▶ ACTIVITY
Go through the records below and return each line that has "inverters" in it.

▶ AVAILABLE DATA
★ ★ ★ ★ ★
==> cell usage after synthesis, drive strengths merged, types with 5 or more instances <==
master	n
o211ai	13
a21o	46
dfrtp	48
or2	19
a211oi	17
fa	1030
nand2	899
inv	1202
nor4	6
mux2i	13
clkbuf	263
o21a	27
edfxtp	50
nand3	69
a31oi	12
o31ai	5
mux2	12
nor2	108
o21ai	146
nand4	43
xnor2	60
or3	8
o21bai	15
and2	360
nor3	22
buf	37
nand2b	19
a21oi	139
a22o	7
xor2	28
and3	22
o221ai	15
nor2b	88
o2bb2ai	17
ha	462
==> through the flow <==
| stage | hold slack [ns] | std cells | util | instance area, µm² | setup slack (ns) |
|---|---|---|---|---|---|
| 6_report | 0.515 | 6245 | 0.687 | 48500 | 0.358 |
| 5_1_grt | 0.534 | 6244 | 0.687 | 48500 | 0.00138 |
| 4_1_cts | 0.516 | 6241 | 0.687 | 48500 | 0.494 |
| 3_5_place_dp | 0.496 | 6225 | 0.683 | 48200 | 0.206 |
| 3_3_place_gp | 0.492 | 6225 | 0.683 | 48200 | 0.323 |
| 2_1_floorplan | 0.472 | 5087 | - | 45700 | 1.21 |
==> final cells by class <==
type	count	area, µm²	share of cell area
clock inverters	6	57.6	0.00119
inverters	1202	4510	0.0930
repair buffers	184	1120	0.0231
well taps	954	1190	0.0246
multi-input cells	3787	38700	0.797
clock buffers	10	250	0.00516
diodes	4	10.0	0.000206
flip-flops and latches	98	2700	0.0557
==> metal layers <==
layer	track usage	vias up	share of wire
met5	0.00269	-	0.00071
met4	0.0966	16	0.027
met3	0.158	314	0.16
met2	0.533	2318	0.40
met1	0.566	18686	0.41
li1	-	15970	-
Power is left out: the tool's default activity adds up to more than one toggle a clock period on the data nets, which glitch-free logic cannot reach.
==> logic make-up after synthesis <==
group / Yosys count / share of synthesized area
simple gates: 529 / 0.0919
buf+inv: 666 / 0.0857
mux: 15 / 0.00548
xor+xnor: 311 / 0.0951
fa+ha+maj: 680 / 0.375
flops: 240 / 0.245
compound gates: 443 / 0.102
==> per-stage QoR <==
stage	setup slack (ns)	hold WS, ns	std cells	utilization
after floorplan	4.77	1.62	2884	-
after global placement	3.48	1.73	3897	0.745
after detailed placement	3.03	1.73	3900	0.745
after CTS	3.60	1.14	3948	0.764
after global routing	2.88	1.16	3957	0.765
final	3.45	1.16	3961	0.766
<file path="config.mk">
export PLATFORM = sky130hd
export DESIGN_NAME = session_sequencer_with_deadlines_top_flat
export DESIGN_NICKNAME = d
export VERILOG_FILES = /design/src/rtl/ssd_pkg.sv /design/src/rtl/ssd_if.sv /design/src/rtl/ssd_step.sv /design/src/rtl/session_sequencer_with_deadlines_top.sv /design/src/flat_wrapper.sv
export SDC_FILE = /design/constraint.sdc
export NUM_CORES = 1
export LEC_CHECK = 0
export BUFFER_PORTS_ARGS = -buffer_cell sky130_fd_sc_hd__buf_4
export CAP_MARGIN = 20
export CORE_MARGIN = 3
export CORE_UTILIZATION = 45
export DETAILED_ROUTE_END_ITERATION = 10
export HOLD_SLACK_MARGIN = 0.15
export PLACE_DENSITY = 0.64
export SETUP_SLACK_MARGIN = 0.1
export SYNTH_ARGS = -nofsm -noshare
export SYNTH_HDL_FRONTEND = slang
export SYNTH_SLANG_ARGS = --single-unit
</file>
<file path="constraint.sdc">
create_clock -name clock -period 19.7 [get_ports clock]
set_clock_uncertainty 0.2 [all_clocks]
set_input_delay 0.985 -clock clock [delete_from_list [all_inputs] [get_ports clock]]
set_output_delay 0.985 -clock clock [all_outputs]
set_load 0.01 [all_outputs]
</file>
★ ★ ★ ★ ★
▶ EXERCISE OUTPUT
clock inverters	6	57.6	0.00119
inverters	1202	4510	0.0930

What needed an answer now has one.